▸ **EXERCISE DATA**
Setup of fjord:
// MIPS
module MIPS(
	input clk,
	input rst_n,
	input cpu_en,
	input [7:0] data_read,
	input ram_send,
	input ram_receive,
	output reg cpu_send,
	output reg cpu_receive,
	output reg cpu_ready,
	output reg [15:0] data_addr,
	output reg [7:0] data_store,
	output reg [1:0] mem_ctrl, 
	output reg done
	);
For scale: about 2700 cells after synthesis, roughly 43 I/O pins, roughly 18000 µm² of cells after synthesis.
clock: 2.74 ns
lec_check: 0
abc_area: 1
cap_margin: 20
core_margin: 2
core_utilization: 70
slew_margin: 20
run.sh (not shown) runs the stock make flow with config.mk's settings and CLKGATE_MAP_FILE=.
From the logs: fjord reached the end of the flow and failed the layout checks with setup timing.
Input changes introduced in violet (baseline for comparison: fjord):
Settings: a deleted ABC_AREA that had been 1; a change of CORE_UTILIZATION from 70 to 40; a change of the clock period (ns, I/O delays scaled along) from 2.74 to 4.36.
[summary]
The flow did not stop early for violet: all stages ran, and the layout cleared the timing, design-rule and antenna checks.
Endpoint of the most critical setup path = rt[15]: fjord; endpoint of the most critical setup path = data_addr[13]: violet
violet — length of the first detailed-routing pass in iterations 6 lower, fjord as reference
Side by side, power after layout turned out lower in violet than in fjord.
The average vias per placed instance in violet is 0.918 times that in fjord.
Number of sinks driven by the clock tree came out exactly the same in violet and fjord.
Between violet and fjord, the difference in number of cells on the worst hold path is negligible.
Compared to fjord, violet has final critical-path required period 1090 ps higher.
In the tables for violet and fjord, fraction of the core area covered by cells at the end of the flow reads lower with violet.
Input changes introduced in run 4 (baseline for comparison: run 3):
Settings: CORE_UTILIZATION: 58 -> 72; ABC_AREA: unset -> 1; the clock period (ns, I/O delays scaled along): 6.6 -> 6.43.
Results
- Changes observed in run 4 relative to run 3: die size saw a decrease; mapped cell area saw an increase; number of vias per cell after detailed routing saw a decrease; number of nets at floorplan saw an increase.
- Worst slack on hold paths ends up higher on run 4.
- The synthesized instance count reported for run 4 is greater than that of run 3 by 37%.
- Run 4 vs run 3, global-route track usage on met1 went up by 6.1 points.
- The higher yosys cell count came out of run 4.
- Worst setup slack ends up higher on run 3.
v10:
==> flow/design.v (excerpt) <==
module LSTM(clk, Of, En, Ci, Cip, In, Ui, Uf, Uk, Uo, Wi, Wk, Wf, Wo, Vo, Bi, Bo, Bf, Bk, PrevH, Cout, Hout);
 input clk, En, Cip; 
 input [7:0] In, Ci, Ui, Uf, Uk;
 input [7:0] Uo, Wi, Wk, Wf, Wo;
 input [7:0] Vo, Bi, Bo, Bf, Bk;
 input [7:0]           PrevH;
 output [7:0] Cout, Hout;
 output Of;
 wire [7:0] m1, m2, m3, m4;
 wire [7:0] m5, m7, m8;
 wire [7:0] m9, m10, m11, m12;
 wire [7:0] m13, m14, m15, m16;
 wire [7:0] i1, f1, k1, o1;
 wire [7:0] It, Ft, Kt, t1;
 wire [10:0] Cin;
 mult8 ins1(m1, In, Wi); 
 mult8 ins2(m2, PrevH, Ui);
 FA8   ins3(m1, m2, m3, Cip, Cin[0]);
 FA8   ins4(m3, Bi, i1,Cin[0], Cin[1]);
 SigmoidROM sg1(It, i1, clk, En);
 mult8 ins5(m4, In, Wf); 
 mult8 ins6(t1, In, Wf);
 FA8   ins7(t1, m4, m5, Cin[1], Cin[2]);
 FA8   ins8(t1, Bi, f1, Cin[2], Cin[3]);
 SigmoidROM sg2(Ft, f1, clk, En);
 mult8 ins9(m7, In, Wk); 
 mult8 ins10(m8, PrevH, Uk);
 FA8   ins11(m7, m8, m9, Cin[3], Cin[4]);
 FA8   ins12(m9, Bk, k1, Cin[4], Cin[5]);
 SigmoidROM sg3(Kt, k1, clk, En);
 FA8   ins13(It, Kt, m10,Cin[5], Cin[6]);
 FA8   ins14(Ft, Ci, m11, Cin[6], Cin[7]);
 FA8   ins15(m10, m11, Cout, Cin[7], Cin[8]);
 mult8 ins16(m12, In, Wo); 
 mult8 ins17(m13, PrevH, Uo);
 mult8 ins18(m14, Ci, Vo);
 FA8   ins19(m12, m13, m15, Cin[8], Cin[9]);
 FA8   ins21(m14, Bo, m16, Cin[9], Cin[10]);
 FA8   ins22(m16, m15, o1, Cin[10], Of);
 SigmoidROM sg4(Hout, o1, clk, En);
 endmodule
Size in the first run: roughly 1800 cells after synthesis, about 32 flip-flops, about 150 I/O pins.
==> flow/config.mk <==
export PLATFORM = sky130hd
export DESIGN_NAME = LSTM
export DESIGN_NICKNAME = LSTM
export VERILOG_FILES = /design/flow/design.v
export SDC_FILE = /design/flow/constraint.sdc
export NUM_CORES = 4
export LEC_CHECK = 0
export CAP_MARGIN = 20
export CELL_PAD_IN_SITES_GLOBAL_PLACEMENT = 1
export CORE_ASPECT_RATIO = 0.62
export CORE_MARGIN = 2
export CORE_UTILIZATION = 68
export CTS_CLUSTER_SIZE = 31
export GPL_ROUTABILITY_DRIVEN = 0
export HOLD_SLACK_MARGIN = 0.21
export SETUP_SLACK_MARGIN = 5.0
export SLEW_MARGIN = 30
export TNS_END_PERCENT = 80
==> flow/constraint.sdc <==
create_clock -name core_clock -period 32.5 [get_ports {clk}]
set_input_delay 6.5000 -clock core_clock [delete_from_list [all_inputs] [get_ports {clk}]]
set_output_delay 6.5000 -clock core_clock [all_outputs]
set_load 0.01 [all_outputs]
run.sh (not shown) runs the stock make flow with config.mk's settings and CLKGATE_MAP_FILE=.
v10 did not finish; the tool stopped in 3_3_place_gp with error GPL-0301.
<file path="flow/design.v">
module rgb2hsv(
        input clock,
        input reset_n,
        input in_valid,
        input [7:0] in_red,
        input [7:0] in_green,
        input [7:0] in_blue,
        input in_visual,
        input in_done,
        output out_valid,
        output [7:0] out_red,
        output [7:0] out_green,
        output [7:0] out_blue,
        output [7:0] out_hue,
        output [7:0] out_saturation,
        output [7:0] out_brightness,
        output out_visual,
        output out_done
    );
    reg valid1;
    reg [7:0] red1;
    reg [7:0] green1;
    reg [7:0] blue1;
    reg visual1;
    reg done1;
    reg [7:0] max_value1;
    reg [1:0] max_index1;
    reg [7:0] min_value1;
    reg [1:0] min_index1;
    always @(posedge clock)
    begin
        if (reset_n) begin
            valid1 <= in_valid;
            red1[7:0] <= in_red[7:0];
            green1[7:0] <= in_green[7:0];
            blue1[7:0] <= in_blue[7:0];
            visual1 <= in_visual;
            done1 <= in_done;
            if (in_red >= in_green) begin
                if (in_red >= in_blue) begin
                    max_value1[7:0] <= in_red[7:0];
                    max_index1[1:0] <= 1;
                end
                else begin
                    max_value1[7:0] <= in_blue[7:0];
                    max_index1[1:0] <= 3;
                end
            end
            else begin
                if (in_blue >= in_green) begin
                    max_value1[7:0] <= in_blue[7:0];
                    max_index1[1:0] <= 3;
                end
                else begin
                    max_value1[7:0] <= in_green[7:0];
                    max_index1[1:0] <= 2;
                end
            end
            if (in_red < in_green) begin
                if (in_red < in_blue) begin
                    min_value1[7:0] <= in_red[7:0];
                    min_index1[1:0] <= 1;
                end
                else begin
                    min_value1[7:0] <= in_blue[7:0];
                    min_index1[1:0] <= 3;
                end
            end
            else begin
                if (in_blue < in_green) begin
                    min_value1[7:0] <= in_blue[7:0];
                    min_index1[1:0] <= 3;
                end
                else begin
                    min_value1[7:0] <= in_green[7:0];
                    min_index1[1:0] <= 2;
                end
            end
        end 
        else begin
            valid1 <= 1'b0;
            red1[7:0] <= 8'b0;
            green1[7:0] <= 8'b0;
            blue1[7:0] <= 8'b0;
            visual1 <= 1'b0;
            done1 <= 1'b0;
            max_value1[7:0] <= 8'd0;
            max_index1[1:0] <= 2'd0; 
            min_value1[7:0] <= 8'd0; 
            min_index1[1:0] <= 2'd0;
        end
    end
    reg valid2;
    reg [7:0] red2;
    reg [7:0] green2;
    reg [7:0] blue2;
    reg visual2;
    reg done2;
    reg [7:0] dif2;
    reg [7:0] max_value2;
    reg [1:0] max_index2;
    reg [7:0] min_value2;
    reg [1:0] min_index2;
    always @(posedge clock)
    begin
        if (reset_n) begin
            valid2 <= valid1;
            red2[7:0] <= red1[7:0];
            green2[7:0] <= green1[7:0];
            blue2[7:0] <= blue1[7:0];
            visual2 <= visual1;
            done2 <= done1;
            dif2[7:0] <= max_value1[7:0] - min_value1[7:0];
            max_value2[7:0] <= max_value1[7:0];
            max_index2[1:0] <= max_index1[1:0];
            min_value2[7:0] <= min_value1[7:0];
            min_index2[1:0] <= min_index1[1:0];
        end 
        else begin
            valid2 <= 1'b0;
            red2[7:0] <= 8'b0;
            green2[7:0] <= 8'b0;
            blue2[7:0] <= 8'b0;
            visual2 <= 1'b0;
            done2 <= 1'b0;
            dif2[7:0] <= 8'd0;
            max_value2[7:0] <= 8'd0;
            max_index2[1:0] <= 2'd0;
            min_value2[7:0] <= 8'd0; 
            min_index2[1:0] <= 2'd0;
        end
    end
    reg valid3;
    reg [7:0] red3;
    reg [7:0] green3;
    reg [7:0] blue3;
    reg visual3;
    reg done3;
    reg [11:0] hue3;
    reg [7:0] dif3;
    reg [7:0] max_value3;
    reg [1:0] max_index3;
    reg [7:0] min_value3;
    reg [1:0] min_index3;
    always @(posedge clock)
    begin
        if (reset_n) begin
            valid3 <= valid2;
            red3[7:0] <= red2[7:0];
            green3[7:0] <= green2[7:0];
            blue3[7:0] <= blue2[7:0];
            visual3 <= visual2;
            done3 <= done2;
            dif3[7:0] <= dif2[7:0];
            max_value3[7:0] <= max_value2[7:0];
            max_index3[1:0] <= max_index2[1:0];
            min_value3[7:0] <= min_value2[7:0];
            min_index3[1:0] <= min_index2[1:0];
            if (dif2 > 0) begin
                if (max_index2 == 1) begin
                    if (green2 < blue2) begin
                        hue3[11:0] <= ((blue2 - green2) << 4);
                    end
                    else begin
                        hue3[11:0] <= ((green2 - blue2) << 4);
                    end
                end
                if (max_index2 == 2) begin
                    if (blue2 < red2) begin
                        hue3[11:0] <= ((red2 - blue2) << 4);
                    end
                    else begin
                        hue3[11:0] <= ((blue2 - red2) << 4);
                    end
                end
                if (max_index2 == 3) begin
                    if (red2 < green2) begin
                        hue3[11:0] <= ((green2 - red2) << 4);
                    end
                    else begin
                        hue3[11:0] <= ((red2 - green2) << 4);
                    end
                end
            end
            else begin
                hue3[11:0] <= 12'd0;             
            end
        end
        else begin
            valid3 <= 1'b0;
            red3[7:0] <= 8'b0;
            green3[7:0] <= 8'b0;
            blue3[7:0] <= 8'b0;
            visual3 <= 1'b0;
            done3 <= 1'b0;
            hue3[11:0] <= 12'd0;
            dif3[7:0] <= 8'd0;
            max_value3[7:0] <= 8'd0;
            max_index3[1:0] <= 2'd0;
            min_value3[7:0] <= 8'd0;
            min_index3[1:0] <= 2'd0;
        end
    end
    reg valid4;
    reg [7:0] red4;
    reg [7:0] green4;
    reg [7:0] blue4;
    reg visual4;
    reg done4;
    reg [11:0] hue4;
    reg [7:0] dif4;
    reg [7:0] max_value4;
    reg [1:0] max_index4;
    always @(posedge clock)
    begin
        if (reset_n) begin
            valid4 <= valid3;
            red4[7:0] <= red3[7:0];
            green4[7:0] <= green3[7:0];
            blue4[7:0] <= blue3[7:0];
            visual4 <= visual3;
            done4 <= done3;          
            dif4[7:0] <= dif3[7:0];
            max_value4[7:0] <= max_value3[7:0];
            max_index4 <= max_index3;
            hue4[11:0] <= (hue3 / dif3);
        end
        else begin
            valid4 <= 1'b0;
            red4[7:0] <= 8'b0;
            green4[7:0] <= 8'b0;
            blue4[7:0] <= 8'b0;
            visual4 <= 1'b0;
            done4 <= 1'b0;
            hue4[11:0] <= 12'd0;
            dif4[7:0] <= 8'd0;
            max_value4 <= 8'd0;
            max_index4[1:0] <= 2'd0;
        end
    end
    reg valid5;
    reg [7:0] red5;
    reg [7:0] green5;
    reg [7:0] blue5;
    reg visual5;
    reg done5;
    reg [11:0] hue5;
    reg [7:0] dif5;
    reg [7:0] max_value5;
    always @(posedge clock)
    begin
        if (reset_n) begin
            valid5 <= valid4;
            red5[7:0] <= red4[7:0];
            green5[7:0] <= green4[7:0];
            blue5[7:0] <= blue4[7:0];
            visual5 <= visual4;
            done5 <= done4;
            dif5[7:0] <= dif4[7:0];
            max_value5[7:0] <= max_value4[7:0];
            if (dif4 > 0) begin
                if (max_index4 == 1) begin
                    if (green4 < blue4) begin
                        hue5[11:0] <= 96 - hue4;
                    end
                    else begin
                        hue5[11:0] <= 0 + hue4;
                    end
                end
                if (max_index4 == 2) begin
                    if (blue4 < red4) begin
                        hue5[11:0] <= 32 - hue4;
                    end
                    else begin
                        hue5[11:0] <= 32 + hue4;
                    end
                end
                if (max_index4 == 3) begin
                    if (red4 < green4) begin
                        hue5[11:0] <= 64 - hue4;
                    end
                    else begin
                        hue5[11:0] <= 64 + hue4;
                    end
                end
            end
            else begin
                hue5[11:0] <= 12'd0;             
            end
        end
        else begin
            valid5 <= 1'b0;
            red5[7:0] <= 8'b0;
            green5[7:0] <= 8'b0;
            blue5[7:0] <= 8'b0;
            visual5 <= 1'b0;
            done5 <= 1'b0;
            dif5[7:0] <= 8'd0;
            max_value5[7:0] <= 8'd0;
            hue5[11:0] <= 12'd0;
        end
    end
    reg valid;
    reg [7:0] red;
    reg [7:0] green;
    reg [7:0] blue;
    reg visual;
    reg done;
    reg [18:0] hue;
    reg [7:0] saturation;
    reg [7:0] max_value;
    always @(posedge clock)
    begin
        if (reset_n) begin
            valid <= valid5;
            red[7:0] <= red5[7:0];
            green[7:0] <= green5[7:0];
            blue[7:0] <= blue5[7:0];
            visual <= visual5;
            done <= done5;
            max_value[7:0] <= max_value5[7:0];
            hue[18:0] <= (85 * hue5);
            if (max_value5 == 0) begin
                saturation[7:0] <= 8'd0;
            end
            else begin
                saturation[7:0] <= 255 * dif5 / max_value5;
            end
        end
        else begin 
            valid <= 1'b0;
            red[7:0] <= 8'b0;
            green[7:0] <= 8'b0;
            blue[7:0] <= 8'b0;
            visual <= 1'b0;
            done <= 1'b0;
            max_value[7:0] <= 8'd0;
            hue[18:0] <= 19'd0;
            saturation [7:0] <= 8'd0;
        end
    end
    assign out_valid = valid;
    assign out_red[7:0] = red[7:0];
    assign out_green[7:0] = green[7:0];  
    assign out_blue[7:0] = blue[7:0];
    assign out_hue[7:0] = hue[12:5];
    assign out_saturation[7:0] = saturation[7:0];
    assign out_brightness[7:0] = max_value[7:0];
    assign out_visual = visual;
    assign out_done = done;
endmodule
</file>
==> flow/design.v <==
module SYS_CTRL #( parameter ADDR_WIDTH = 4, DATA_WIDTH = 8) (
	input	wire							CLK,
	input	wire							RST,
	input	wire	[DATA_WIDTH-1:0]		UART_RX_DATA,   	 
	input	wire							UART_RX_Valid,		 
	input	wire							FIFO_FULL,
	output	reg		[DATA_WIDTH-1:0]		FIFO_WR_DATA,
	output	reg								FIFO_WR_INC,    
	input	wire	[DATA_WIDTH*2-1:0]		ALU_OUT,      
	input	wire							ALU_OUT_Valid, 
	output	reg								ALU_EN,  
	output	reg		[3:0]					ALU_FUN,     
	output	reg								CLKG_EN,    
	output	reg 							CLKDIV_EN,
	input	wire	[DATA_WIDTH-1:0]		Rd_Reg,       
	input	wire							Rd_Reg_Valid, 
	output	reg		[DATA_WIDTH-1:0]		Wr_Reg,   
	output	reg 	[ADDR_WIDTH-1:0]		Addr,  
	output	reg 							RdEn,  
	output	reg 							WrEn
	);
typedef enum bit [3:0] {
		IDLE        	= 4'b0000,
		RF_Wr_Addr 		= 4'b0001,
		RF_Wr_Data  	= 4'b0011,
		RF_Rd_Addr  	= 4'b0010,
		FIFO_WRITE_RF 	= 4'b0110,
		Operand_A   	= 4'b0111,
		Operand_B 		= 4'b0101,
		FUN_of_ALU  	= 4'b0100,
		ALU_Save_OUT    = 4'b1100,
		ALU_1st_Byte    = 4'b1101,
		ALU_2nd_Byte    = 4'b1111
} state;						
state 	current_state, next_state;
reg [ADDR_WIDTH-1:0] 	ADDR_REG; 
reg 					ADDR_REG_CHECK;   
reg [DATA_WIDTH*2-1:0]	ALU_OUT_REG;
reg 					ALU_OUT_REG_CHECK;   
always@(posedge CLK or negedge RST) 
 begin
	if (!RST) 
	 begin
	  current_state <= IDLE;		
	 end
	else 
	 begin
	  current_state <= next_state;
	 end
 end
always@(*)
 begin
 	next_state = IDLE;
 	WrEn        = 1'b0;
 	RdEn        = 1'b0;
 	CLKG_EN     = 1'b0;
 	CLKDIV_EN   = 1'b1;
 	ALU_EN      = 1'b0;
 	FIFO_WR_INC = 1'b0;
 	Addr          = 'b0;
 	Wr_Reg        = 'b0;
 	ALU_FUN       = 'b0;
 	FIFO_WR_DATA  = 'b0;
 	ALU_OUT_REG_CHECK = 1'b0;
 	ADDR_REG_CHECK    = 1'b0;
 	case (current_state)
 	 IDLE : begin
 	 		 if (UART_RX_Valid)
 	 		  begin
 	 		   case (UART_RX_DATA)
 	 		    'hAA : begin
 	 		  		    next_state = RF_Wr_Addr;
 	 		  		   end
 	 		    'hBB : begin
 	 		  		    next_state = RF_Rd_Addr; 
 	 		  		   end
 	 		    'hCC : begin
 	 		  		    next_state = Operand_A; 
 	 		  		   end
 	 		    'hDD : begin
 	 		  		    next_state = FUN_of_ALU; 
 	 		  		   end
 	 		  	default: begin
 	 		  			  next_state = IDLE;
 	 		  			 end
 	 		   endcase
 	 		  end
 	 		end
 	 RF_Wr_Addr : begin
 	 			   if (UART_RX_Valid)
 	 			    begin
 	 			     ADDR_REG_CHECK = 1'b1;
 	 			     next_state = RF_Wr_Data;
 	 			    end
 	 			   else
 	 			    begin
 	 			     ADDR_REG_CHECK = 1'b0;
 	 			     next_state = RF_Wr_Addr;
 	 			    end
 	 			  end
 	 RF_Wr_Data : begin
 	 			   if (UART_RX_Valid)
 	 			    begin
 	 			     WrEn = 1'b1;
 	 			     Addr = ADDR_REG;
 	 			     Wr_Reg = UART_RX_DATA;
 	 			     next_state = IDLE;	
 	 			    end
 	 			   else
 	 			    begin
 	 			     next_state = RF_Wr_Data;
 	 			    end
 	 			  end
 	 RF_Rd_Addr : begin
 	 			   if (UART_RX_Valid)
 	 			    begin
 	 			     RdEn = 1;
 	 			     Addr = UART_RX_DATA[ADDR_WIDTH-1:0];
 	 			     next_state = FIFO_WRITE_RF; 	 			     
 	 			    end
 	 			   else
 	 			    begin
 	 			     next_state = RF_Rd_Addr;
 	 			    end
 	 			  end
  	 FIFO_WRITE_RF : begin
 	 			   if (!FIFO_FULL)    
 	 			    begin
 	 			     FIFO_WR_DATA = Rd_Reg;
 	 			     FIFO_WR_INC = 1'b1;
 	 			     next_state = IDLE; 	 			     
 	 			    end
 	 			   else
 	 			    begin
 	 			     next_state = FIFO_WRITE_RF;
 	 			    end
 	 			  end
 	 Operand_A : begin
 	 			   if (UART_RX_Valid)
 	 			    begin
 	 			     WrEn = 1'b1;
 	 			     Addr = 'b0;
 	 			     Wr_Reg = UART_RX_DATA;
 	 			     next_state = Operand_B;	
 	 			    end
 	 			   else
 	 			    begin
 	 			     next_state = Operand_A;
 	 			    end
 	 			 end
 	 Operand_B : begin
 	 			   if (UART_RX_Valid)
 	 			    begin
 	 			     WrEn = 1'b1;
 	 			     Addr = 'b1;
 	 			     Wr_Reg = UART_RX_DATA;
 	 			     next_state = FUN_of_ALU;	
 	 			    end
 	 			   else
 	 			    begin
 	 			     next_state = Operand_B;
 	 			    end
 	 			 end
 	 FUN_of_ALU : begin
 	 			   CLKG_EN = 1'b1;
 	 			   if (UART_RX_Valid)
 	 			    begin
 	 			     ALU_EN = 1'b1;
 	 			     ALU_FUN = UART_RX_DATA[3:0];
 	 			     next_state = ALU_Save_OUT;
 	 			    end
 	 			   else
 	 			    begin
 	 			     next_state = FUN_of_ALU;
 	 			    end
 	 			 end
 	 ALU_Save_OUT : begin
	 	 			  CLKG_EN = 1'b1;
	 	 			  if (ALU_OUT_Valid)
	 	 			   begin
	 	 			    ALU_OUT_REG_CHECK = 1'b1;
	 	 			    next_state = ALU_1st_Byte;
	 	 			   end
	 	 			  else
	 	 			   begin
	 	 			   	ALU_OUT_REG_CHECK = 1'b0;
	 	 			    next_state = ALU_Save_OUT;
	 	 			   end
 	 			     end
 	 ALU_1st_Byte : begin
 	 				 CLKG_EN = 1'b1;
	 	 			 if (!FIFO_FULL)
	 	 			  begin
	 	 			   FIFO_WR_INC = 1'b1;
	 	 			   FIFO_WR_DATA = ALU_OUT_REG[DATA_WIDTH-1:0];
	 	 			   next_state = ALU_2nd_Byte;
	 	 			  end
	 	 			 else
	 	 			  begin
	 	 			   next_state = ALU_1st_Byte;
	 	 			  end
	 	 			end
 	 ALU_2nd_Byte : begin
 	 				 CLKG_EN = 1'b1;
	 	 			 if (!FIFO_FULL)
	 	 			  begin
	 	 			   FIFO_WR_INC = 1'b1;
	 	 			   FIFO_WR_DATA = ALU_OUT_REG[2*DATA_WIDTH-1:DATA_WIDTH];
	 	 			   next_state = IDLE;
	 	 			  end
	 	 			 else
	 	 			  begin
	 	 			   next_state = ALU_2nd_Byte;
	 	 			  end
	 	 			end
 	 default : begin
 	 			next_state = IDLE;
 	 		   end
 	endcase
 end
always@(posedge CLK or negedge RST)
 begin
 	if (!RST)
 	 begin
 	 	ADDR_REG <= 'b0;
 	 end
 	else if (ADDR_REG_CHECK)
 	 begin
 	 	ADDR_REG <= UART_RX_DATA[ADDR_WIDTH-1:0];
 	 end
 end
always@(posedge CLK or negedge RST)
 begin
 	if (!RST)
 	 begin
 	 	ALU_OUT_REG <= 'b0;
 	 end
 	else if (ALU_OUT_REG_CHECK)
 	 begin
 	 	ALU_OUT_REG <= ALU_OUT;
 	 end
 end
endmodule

▸ **WHAT NEEDS TO BE DONE**
Beginning with the line above that contains "mult8 ins1(m1, In, Wi);", copy each line exactly up to and including the line that contains "m9, Cin[3], Cin[4]);", and go no further.

▸ **RESPONSE**
 mult8 ins1(m1, In, Wi); 
 mult8 ins2(m2, PrevH, Ui);
 FA8   ins3(m1, m2, m3, Cip, Cin[0]);
 FA8   ins4(m3, Bi, i1,Cin[0], Cin[1]);
 SigmoidROM sg1(It, i1, clk, En);
 mult8 ins5(m4, In, Wf); 
 mult8 ins6(t1, In, Wf);
 FA8   ins7(t1, m4, m5, Cin[1], Cin[2]);
 FA8   ins8(t1, Bi, f1, Cin[2], Cin[3]);
 SigmoidROM sg2(Ft, f1, clk, En);
 mult8 ins9(m7, In, Wk); 
 mult8 ins10(m8, PrevH, Uk);
 FA8   ins11(m7, m8, m9, Cin[3], Cin[4]);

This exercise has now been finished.